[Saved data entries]
◆ ◆ ◆ ◆ ◆

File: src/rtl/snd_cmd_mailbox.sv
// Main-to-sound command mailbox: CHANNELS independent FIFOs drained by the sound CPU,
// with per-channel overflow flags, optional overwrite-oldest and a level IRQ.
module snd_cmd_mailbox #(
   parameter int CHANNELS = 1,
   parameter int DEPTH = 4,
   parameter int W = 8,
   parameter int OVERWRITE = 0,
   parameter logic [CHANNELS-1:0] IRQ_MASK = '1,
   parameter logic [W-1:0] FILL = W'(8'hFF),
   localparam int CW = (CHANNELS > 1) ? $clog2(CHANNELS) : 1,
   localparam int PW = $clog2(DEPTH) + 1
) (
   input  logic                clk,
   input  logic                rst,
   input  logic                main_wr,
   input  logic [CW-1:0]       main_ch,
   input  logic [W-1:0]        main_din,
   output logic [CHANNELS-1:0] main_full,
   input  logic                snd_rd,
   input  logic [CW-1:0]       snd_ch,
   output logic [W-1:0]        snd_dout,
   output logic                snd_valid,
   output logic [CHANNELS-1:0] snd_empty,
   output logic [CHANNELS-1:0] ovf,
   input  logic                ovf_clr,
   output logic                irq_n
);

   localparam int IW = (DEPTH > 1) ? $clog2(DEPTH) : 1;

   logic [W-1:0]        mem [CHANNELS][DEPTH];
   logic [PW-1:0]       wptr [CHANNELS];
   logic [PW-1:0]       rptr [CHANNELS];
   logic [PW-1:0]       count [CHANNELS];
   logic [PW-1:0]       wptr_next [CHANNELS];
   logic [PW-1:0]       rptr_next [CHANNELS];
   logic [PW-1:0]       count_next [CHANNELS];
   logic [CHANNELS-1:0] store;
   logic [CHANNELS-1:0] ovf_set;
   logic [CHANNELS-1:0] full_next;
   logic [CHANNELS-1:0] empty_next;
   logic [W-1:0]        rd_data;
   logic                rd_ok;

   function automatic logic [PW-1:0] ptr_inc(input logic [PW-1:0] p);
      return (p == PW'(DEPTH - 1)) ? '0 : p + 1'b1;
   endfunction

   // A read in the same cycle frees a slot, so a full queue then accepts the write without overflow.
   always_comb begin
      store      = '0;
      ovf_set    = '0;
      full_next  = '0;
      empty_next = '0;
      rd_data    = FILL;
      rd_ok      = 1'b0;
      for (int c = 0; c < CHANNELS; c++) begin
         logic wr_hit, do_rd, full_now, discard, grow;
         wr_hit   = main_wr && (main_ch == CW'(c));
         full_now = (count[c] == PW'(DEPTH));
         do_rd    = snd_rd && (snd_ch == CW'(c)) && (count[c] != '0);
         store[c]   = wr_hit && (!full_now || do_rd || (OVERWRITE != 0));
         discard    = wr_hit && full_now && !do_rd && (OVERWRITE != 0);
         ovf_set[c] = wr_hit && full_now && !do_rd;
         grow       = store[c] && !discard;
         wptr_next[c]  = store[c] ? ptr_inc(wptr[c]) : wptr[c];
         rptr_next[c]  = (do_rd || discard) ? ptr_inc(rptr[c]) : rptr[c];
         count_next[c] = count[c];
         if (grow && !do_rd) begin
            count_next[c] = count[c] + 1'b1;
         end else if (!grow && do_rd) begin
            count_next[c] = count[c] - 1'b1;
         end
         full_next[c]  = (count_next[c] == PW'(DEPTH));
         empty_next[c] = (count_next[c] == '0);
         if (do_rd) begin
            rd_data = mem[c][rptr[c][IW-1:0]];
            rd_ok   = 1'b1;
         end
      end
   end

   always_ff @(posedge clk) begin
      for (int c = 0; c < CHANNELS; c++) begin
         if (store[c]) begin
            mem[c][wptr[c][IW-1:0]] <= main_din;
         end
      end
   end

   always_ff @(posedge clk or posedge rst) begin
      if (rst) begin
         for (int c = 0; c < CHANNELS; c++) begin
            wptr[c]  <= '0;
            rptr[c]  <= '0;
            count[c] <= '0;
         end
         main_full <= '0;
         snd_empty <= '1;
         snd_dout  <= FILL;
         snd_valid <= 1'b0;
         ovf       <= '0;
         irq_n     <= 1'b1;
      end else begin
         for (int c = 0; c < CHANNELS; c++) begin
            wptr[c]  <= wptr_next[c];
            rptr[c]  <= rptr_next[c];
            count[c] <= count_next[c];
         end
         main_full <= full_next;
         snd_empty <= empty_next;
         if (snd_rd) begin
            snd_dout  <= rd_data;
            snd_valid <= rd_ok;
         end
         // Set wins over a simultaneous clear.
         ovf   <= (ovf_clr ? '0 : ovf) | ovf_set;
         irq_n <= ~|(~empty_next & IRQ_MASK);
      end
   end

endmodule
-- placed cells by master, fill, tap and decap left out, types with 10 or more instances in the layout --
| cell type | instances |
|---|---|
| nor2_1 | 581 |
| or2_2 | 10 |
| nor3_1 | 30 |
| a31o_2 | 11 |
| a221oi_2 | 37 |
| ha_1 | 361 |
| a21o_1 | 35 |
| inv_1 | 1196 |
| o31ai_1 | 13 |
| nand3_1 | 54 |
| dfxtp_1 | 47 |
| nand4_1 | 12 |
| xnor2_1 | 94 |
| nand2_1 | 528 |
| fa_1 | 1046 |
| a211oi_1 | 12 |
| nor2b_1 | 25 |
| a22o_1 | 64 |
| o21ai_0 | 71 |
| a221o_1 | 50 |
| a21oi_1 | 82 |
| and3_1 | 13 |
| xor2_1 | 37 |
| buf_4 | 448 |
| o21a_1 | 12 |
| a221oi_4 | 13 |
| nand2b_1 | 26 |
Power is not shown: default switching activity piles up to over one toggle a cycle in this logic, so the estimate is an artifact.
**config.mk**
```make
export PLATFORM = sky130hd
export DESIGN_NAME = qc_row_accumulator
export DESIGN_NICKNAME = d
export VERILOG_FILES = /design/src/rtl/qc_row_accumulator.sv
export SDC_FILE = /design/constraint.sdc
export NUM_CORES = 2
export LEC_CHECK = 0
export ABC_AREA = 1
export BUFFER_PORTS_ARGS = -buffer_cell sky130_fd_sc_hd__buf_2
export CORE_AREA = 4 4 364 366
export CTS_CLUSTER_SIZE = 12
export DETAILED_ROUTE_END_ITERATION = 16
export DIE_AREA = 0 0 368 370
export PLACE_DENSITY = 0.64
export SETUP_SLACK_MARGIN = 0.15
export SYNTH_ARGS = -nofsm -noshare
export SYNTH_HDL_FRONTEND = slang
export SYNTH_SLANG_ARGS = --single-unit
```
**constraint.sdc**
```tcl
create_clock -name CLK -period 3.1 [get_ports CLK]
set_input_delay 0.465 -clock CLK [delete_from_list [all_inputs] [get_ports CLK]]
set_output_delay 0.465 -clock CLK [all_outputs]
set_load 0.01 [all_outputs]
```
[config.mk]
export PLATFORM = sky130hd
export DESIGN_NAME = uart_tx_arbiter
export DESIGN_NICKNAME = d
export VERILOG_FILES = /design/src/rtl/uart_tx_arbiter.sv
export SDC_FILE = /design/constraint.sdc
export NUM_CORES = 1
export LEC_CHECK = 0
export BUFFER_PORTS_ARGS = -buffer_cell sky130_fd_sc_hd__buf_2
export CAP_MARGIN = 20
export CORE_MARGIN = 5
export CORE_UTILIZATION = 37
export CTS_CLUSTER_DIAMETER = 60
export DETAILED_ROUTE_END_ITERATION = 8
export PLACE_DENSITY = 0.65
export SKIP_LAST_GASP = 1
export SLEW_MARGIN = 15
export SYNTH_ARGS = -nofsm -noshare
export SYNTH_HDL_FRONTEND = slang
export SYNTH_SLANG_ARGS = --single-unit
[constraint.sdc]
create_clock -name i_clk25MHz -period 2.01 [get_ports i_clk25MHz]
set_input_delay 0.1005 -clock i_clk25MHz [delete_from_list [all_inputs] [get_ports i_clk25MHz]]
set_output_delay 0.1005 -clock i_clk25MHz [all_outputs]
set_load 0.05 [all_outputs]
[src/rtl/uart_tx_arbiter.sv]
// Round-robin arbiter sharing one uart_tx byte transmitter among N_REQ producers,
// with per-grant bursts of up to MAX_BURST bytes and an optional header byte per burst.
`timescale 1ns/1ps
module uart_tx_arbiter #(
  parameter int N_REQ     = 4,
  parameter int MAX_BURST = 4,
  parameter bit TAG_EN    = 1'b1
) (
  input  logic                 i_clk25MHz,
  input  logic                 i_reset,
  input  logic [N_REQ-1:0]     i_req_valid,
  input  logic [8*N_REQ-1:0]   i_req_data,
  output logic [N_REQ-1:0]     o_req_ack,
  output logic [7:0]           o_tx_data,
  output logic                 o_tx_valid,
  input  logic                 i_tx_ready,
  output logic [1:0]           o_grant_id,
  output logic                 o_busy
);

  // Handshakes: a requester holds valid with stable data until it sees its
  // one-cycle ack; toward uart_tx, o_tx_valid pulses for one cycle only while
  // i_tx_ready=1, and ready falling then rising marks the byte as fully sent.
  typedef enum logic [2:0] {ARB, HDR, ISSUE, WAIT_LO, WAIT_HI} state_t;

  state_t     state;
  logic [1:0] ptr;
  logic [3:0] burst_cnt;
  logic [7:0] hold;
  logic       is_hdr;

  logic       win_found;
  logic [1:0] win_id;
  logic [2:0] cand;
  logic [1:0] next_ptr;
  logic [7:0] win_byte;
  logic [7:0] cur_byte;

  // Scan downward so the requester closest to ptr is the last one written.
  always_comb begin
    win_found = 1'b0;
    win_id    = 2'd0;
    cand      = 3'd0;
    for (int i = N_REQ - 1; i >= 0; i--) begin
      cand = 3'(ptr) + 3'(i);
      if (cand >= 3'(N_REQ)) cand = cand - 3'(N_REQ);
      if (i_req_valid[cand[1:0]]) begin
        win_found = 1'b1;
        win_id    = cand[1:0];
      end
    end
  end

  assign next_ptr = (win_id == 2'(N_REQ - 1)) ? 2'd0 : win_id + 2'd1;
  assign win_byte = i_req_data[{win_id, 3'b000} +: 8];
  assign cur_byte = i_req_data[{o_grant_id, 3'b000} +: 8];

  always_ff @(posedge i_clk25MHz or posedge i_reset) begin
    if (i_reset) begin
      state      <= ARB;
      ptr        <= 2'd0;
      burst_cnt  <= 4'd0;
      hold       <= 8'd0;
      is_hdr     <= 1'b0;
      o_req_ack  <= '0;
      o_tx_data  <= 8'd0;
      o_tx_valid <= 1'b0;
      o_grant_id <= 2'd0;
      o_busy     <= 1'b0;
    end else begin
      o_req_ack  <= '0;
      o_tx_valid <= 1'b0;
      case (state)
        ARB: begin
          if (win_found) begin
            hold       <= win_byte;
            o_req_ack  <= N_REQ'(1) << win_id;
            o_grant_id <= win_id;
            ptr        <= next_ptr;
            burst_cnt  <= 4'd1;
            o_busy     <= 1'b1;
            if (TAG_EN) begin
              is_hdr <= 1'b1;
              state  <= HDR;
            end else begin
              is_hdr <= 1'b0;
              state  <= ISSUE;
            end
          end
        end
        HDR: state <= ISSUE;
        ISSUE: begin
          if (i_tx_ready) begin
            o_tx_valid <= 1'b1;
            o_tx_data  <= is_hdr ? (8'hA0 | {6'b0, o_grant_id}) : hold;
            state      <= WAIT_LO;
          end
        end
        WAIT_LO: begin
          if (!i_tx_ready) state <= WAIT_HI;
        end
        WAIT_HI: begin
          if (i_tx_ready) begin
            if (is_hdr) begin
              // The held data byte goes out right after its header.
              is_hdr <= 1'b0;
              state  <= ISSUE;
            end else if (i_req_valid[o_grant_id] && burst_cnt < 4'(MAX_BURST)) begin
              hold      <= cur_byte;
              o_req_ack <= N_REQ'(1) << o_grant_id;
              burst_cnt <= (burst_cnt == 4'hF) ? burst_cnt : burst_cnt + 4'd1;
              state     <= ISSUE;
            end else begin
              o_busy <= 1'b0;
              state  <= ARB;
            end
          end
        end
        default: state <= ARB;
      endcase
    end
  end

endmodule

◆ ◆ ◆ ◆ ◆

** Exercise description **
List the lines of the records where "localparam" occurs.

** Answer to the exercise **
   localparam int CW = (CHANNELS > 1) ? $clog2(CHANNELS) : 1,
   localparam int PW = $clog2(DEPTH) + 1
   localparam int IW = (DEPTH > 1) ? $clog2(DEPTH) : 1;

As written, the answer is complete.